Data to process ::
**src/pcgt_pkg.sv**
```systemverilog
// ----------------------------------------------------------------------------
// Pointer cursor gesture tracker package
// Shared constants, codes and the configuration register type.
// ----------------------------------------------------------------------------
`default_nettype none

package pcgt_pkg;

	// Default sizes for the top-level parameters
	localparam int COORD_BITS_DEF = 12;
	localparam int AGE_BITS_DEF   = 16;
	// Press age never grows past this many bits
	localparam int AGE_STATE_BITS = 16;

	// Register reset values
	localparam int RST_WIDTH  = 1280;
	localparam int RST_HEIGHT = 800;
	localparam int RST_MARGIN = 20;
	localparam int RST_HOLD   = 1;
	localparam int RST_DRAG   = 100;
	localparam int RST_XOFF   = 128;

	// Adjusted x saturation bounds
	localparam int ADJ_MAX = 4095;
	localparam int ADJ_MIN = -4096;

	// Port widths
	localparam int CFG_IDX_BITS   = 3;
	localparam int CFG_DATA_BITS  = 24;
	localparam int IN_TDATA_BITS  = 24;
	localparam int IN_TUSER_BITS  = 2;
	localparam int OUT_TDATA_BITS = 48;

	// Result field positions in m_axis_tdata
	localparam int OUT_LEFT_BIT = 37;
	localparam int OUT_GEST_LSB = 40;

	// Command codes
	typedef logic [1:0] cmd_t;
	localparam cmd_t CMD_MOVE_X = 2'd0;
	localparam cmd_t CMD_MOVE_Y = 2'd1;
	localparam cmd_t CMD_BUTTON = 2'd2;
	localparam cmd_t CMD_TICK   = 2'd3;

	// Button ids
	typedef logic [1:0] btn_t;
	localparam btn_t BID_LEFT   = 2'd0;
	localparam btn_t BID_RIGHT  = 2'd1;
	localparam btn_t BID_MIDDLE = 2'd2;
	localparam btn_t BID_UNUSED = 2'd3;

	// Left gesture codes
	typedef logic [1:0] gest_t;
	localparam gest_t GEST_NONE  = 2'd0;
	localparam gest_t GEST_CLICK = 2'd1;
	localparam gest_t GEST_HOLD  = 2'd2;
	localparam gest_t GEST_DRAG  = 2'd3;

	// Register indexes
	typedef logic [CFG_IDX_BITS-1:0] reg_idx_t;
	localparam reg_idx_t REG_DISP_WIDTH   = 3'd0;
	localparam reg_idx_t REG_DISP_HEIGHT  = 3'd1;
	localparam reg_idx_t REG_EDGE_MARGIN  = 3'd2;
	localparam reg_idx_t REG_HOLD_TICKS   = 3'd3;
	localparam reg_idx_t REG_DRAG_DIST_SQ = 3'd4;
	localparam reg_idx_t REG_X_OFFSET     = 3'd5;

	typedef struct packed {
		logic [11:0] disp_width;
		logic [11:0] disp_height;
		logic [7:0]  edge_margin;
		logic [15:0] hold_ticks;
		logic [23:0] drag_dist_sq;
		logic [11:0] cursor_x_offset;
	} cfg_t;

	localparam cfg_t CFG_RESET = '{
		disp_width:      12'(RST_WIDTH),
		disp_height:     12'(RST_HEIGHT),
		edge_margin:     8'(RST_MARGIN),
		hold_ticks:      16'(RST_HOLD),
		drag_dist_sq:    24'(RST_DRAG),
		cursor_x_offset: 12'(RST_XOFF)
	};

endpackage

`default_nettype wire

```
**src/pointer_cursor_gesture_tracker.sv**
```systemverilog
// Path: an input transfer passes the event register, the state update, the square
// stage and the result register before its result is presented.
// Throughput: one event per cycle; each stage moves on when the next has room.
// Reset: arst_n clears all valids, centers the cursor on the default screen,
// releases the buttons, clears the press record and loads register defaults.
// ----------------------------------------------------------------------------
// Pointer cursor gesture tracker
// Cursor position, button state and left gesture from pointer events.
// ----------------------------------------------------------------------------
`default_nettype none

module pointer_cursor_gesture_tracker #(
	parameter int COORD_BITS = pcgt_pkg::COORD_BITS_DEF,
	parameter int AGE_BITS   = pcgt_pkg::AGE_BITS_DEF
) (
	input  logic                                 clk,
	input  logic                                 arst_n,
	// event stream
	input  logic                                 s_axis_tvalid,
	output logic                                 s_axis_tready,
	// [15:0] delta, [17:16] button_id, [18] pressed, [23:19] zero
	input  logic [pcgt_pkg::IN_TDATA_BITS-1:0]   s_axis_tdata,
	// [1:0] cmd
	input  logic [pcgt_pkg::IN_TUSER_BITS-1:0]   s_axis_tuser,
	// result stream
	output logic                                 m_axis_tvalid,
	input  logic                                 m_axis_tready,
	// [11:0] cursor_x, [23:12] cursor_y, [36:24] adjusted_x, [37] left_down,
	// [38] right_down, [39] middle_down, [41:40] left_gesture, [47:42] zero
	output logic [pcgt_pkg::OUT_TDATA_BITS-1:0]  m_axis_tdata,
	// configuration writes
	input  logic                                 cfg_valid,
	output logic                                 cfg_ready,
	input  logic [pcgt_pkg::CFG_IDX_BITS-1:0]    cfg_index,
	input  logic [pcgt_pkg::CFG_DATA_BITS-1:0]   cfg_data
);
	import pcgt_pkg::*;

	cfg_t cfg;

	logic                      snap_valid;
	logic                      snap_ready;
	logic [COORD_BITS-1:0]     snap_pos_x, snap_pos_y, snap_press_x, snap_press_y;
	logic [AGE_STATE_BITS-1:0] snap_age;
	logic [2:0]                snap_buttons;

	logic [11:0]        res_cursor_x, res_cursor_y;
	logic signed [12:0] res_adjusted_x;
	logic [2:0]         res_buttons;
	gest_t              res_gesture;

	pcgt_cfg u_cfg (
		.clk       (clk),
		.arst_n    (arst_n),
		.cfg_valid (cfg_valid),
		.cfg_ready (cfg_ready),
		.cfg_index (cfg_index),
		.cfg_data  (cfg_data),
		.cfg       (cfg)
	);

	pcgt_state #(
		.COORD_BITS (COORD_BITS),
		.AGE_BITS   (AGE_BITS)
	) u_state (
		.clk          (clk),
		.arst_n       (arst_n),
		.cfg          (cfg),
		.in_valid     (s_axis_tvalid),
		.in_ready     (s_axis_tready),
		.in_cmd       (s_axis_tuser[1:0]),
		.in_delta     (s_axis_tdata[15:0]),
		.in_button_id (s_axis_tdata[17:16]),
		.in_pressed   (s_axis_tdata[18]),
		.snap_valid   (snap_valid),
		.snap_ready   (snap_ready),
		.snap_pos_x   (snap_pos_x),
		.snap_pos_y   (snap_pos_y),
		.snap_press_x (snap_press_x),
		.snap_press_y (snap_press_y),
		.snap_age     (snap_age),
		.snap_buttons (snap_buttons)
	);

	pcgt_classify #(
		.COORD_BITS (COORD_BITS)
	) u_classify (
		.clk            (clk),
		.arst_n         (arst_n),
		.cfg            (cfg),
		.snap_valid     (snap_valid),
		.snap_ready     (snap_ready),
		.snap_pos_x     (snap_pos_x),
		.snap_pos_y     (snap_pos_y),
		.snap_press_x   (snap_press_x),
		.snap_press_y   (snap_press_y),
		.snap_age       (snap_age),
		.snap_buttons   (snap_buttons),
		.out_valid      (m_axis_tvalid),
		.out_ready      (m_axis_tready),
		.out_cursor_x   (res_cursor_x),
		.out_cursor_y   (res_cursor_y),
		.out_adjusted_x (res_adjusted_x),
		.out_buttons    (res_buttons),
		.out_gesture    (res_gesture)
	);

	// Result packing, most significant field first
	assign m_axis_tdata = {6'b0, res_gesture, res_buttons, res_adjusted_x,
		res_cursor_y, res_cursor_x};

endmodule

`default_nettype wire

```
**src/pcgt_cfg.sv**
```systemverilog
// ----------------------------------------------------------------------------
// Pointer cursor gesture tracker: configuration registers
// Holds the six control registers written through the cfg channel.
// ----------------------------------------------------------------------------
`default_nettype none

module pcgt_cfg (
	input  logic                                 clk,
	input  logic                                 arst_n,
	input  logic                                 cfg_valid,
	output logic                                 cfg_ready,
	input  logic [pcgt_pkg::CFG_IDX_BITS-1:0]    cfg_index,
	input  logic [pcgt_pkg::CFG_DATA_BITS-1:0]   cfg_data,
	output pcgt_pkg::cfg_t                       cfg
);
	import pcgt_pkg::*;

	cfg_t cfg_q;

	// Writes are always accepted
	assign cfg_ready = 1'b1;
	assign cfg       = cfg_q;

	// Register write on each transfer; unused indexes are dropped
	always_ff @(posedge clk or negedge arst_n) begin
		if (!arst_n) begin
			cfg_q <= CFG_RESET;
		end else if (cfg_valid && cfg_ready) begin
			unique case (cfg_index)
				REG_DISP_WIDTH:   cfg_q.disp_width      <= cfg_data[11:0];
				REG_DISP_HEIGHT:  cfg_q.disp_height     <= cfg_data[11:0];
				REG_EDGE_MARGIN:  cfg_q.edge_margin     <= cfg_data[7:0];
				REG_HOLD_TICKS:   cfg_q.hold_ticks      <= cfg_data[15:0];
				REG_DRAG_DIST_SQ: cfg_q.drag_dist_sq    <= cfg_data[23:0];
				REG_X_OFFSET:     cfg_q.cursor_x_offset <= cfg_data[11:0];
				default: ;
			endcase
		end
	end

endmodule

`default_nettype wire

```
**src/pcgt_state.sv**
```systemverilog
// ----------------------------------------------------------------------------
// Pointer cursor gesture tracker: event register and tracker state
// Registers each event, applies it to position, buttons and press age,
// and passes a snapshot of the new state to the classify stage.
// ----------------------------------------------------------------------------
`default_nettype none

module pcgt_state #(
	parameter int COORD_BITS = pcgt_pkg::COORD_BITS_DEF,
	parameter int AGE_BITS   = pcgt_pkg::AGE_BITS_DEF
) (
	input  logic                                 clk,
	input  logic                                 arst_n,
	input  pcgt_pkg::cfg_t                       cfg,
	// event side
	input  logic                                 in_valid,
	output logic                                 in_ready,
	input  pcgt_pkg::cmd_t                       in_cmd,
	input  logic signed [15:0]                   in_delta,
	input  pcgt_pkg::btn_t                       in_button_id,
	input  logic                                 in_pressed,
	// snapshot side
	output logic                                 snap_valid,
	input  logic                                 snap_ready,
	output logic [COORD_BITS-1:0]                snap_pos_x,
	output logic [COORD_BITS-1:0]                snap_pos_y,
	output logic [COORD_BITS-1:0]                snap_press_x,
	output logic [COORD_BITS-1:0]                snap_press_y,
	output logic [pcgt_pkg::AGE_STATE_BITS-1:0]  snap_age,
	output logic [2:0]                           snap_buttons
);
	import pcgt_pkg::*;

	localparam int CB = COORD_BITS;
	localparam int NW = ((CB > 16) ? CB : 16) + 2;
	localparam int AW = (AGE_BITS < AGE_STATE_BITS) ? AGE_BITS : AGE_STATE_BITS;
	localparam logic [CB-1:0] CMAX      = {CB{1'b1}};
	localparam logic [AW-1:0] AGE_SAT   = {AW{1'b1}};
	localparam logic [CB-1:0] POS_X_RST = CB'(RST_WIDTH / 2);
	localparam logic [CB-1:0] POS_Y_RST = CB'(RST_HEIGHT / 2);

	// Add a delta, then bound by margin below and size minus margin above (kept in 0..CMAX)
	function automatic logic [CB-1:0] clamp_move(
		input logic [CB-1:0]     pos,
		input logic signed [15:0] d,
		input logic [11:0]       size,
		input logic [7:0]        margin
	);
		logic signed [NW-1:0] n;
		logic signed [NW-1:0] lo;
		logic signed [NW-1:0] hi;
		n  = $signed(NW'(pos)) + NW'(d);
		lo = $signed(NW'(margin));
		hi = $signed(NW'(size)) - lo;
		if (hi < $signed(NW'(0)))
			hi = '0;
		if (hi > $signed(NW'(CMAX)))
			hi = $signed(NW'(CMAX));
		if (n < lo)
			n = lo;
		if (n > hi)
			n = hi;
		return n[CB-1:0];
	endfunction

	// Event register (s1)
	logic        v_s1;
	cmd_t        cmd_s1;
	logic signed [15:0] delta_s1;
	btn_t        bid_s1;
	logic        prs_s1;

	// Tracker state
	logic [CB-1:0] pos_x_q, pos_y_q, press_x_q, press_y_q;
	logic [AW-1:0] age_q;
	logic [2:0]    buttons_q;

	logic [CB-1:0] pos_x_d, pos_y_d, press_x_d, press_y_d;
	logic [AW-1:0] age_d;
	logic [2:0]    buttons_d;

	// Snapshot register (s2)
	logic          v_s2;
	logic [CB-1:0] pos_x_s2, pos_y_s2, press_x_s2, press_y_s2;
	logic [AW-1:0] age_s2;
	logic [2:0]    buttons_s2;

	logic s2_ready;
	logic advance;

	assign s2_ready = !v_s2 || snap_ready;
	assign in_ready = !v_s1 || s2_ready;
	assign advance  = v_s1 && s2_ready;

	// Event register
	always_ff @(posedge clk or negedge arst_n) begin
		if (!arst_n) begin
			v_s1 <= 1'b0;
		end else if (in_ready) begin
			v_s1 <= in_valid;
		end
	end

	always_ff @(posedge clk) begin
		if (in_valid && in_ready) begin
			cmd_s1   <= in_cmd;
			delta_s1 <= in_delta;
			bid_s1   <= in_button_id;
			prs_s1   <= in_pressed;
		end
	end

	// Next state from the registered event
	always_comb begin
		pos_x_d   = pos_x_q;
		pos_y_d   = pos_y_q;
		press_x_d = press_x_q;
		press_y_d = press_y_q;
		age_d     = age_q;
		buttons_d = buttons_q;
		unique case (cmd_s1)
			CMD_MOVE_X: begin
				pos_x_d = clamp_move(pos_x_q, delta_s1, cfg.disp_width, cfg.edge_margin);
			end
			CMD_MOVE_Y: begin
				pos_y_d = clamp_move(pos_y_q, delta_s1, cfg.disp_height, cfg.edge_margin);
			end
			CMD_BUTTON: begin
				if (bid_s1 != BID_UNUSED) begin
					buttons_d[bid_s1] = prs_s1;
					// a left press (also a repeated one) restarts the press record
					if (bid_s1 == BID_LEFT && prs_s1) begin
						press_x_d = pos_x_q;
						press_y_d = pos_y_q;
						age_d     = '0;
					end
				end
			end
			CMD_TICK: begin
				if (age_q != AGE_SAT)
					age_d = age_q + AW'(1);
			end
			default: ;
		endcase
	end

	// State update as the event leaves s1
	always_ff @(posedge clk or negedge arst_n) begin
		if (!arst_n) begin
			pos_x_q   <= POS_X_RST;
			pos_y_q   <= POS_Y_RST;
			press_x_q <= '0;
			press_y_q <= '0;
			age_q     <= '0;
			buttons_q <= '0;
		end else if (advance) begin
			pos_x_q   <= pos_x_d;
			pos_y_q   <= pos_y_d;
			press_x_q <= press_x_d;
			press_y_q <= press_y_d;
			age_q     <= age_d;
			buttons_q <= buttons_d;
		end
	end

	// Snapshot stage
	always_ff @(posedge clk or negedge arst_n) begin
		if (!arst_n) begin
			v_s2 <= 1'b0;
		end else if (s2_ready) begin
			v_s2 <= v_s1;
		end
	end

	always_ff @(posedge clk) begin
		if (advance) begin
			pos_x_s2   <= pos_x_d;
			pos_y_s2   <= pos_y_d;
			press_x_s2 <= press_x_d;
			press_y_s2 <= press_y_d;
			age_s2     <= age_d;
			buttons_s2 <= buttons_d;
		end
	end

	assign snap_valid   = v_s2;
	assign snap_pos_x   = pos_x_s2;
	assign snap_pos_y   = pos_y_s2;
	assign snap_press_x = press_x_s2;
	assign snap_press_y = press_y_s2;
	assign snap_age     = AGE_STATE_BITS'(age_s2);
	assign snap_buttons = buttons_s2;

endmodule

`default_nettype wire

```
**src/pcgt_classify.sv**
```systemverilog
// ----------------------------------------------------------------------------
// Pointer cursor gesture tracker: gesture classify and result register
// Squares the distance from the press point, then classifies the left
// gesture and forms the adjusted x in the result register.
// ----------------------------------------------------------------------------
`default_nettype none

module pcgt_classify #(
	parameter int COORD_BITS = pcgt_pkg::COORD_BITS_DEF
) (
	input  logic                                 clk,
	input  logic                                 arst_n,
	input  pcgt_pkg::cfg_t                       cfg,
	// snapshot side
	input  logic                                 snap_valid,
	output logic                                 snap_ready,
	input  logic [COORD_BITS-1:0]                snap_pos_x,
	input  logic [COORD_BITS-1:0]                snap_pos_y,
	input  logic [COORD_BITS-1:0]                snap_press_x,
	input  logic [COORD_BITS-1:0]                snap_press_y,
	input  logic [pcgt_pkg::AGE_STATE_BITS-1:0]  snap_age,
	input  logic [2:0]                           snap_buttons,
	// result side
	output logic                                 out_valid,
	input  logic                                 out_ready,
	output logic [11:0]                          out_cursor_x,
	output logic [11:0]                          out_cursor_y,
	output logic signed [12:0]                   out_adjusted_x,
	output logic [2:0]                           out_buttons,
	output pcgt_pkg::gest_t                      out_gesture
);
	import pcgt_pkg::*;

	localparam int CB  = COORD_BITS;
	localparam int SQW = 2 * CB + 2;
	localparam int DW  = ((2 * CB + 3) > 24) ? (2 * CB + 3) : 24;
	localparam int AJW = ((CB > 12) ? CB : 12) + 3;
	localparam logic signed [AJW-1:0] ADJ_HI = AJW'(ADJ_MAX);
	localparam logic signed [AJW-1:0] ADJ_LO = AJW'(ADJ_MIN);

	// Square stage (s3)
	logic           v_s3;
	logic [CB-1:0]  pos_x_s3, pos_y_s3;
	logic [SQW-1:0] sqx_s3, sqy_s3;
	logic           early_s3;
	logic [2:0]     buttons_s3;

	logic signed [CB:0]    dx, dy;
	logic signed [SQW-1:0] sqx, sqy;

	// Result register
	logic        v_q;
	logic [11:0] cursor_x_q, cursor_y_q;
	logic signed [12:0] adj_q;
	logic [2:0]  buttons_q;
	gest_t       gest_q;

	logic [DW-1:0]          d2;
	logic signed [AJW-1:0]  adj_full;
	logic signed [12:0]     adj_d;
	gest_t                  gest_d;

	logic out_slot_ready;
	logic s3_ready;

	assign out_slot_ready = !v_q || out_ready;
	assign s3_ready       = !v_s3 || out_slot_ready;
	assign snap_ready     = s3_ready;

	// Offsets from the press point and their squares
	assign dx  = $signed({1'b0, snap_pos_x}) - $signed({1'b0, snap_press_x});
	assign dy  = $signed({1'b0, snap_pos_y}) - $signed({1'b0, snap_press_y});
	assign sqx = dx * dx;
	assign sqy = dy * dy;

	always_ff @(posedge clk or negedge arst_n) begin
		if (!arst_n) begin
			v_s3 <= 1'b0;
		end else if (s3_ready) begin
			v_s3 <= snap_valid;
		end
	end

	always_ff @(posedge clk) begin
		if (snap_valid && s3_ready) begin
			pos_x_s3   <= snap_pos_x;
			pos_y_s3   <= snap_pos_y;
			sqx_s3     <= $unsigned(sqx);
			sqy_s3     <= $unsigned(sqy);
			early_s3   <= snap_age < cfg.hold_ticks;
			buttons_s3 <= snap_buttons;
		end
	end

	// Gesture: none with left up; a short press is a click, a long press is hold or drag
	assign d2 = DW'(sqx_s3) + DW'(sqy_s3);

	always_comb begin
		priority if (!buttons_s3[BID_LEFT])
			gest_d = GEST_NONE;
		else if (early_s3)
			gest_d = GEST_CLICK;
		else if (d2 > DW'(cfg.drag_dist_sq))
			gest_d = GEST_DRAG;
		else
			gest_d = GEST_HOLD;
	end

	// Adjusted x, saturated to the 13-bit signed range
	assign adj_full = $signed(AJW'(pos_x_s3)) + $signed(AJW'(cfg.edge_margin))
		- $signed(AJW'(cfg.cursor_x_offset));

	always_comb begin
		priority if (adj_full > ADJ_HI)
			adj_d = 13'(ADJ_HI);
		else if (adj_full < ADJ_LO)
			adj_d = 13'(ADJ_LO);
		else
			adj_d = adj_full[12:0];
	end

	// Result register
	always_ff @(posedge clk or negedge arst_n) begin
		if (!arst_n) begin
			v_q <= 1'b0;
		end else if (out_slot_ready) begin
			v_q <= v_s3;
		end
	end

	always_ff @(posedge clk) begin
		if (v_s3 && out_slot_ready) begin
			cursor_x_q <= 12'(pos_x_s3);
			cursor_y_q <= 12'(pos_y_s3);
			adj_q      <= adj_d;
			buttons_q  <= buttons_s3;
			gest_q     <= gest_d;
		end
	end

	assign out_valid      = v_q;
	assign out_cursor_x   = cursor_x_q;
	assign out_cursor_y   = cursor_y_q;
	assign out_adjusted_x = adj_q;
	assign out_buttons    = buttons_q;
	assign out_gesture    = gest_q;

endmodule

`default_nettype wire

```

Task instructions :: Every line in the material above that has the word "record" should be copied.

Answer ::
// releases the buttons, clears the press record and loads register defaults.
					// a left press (also a repeated one) restarts the press record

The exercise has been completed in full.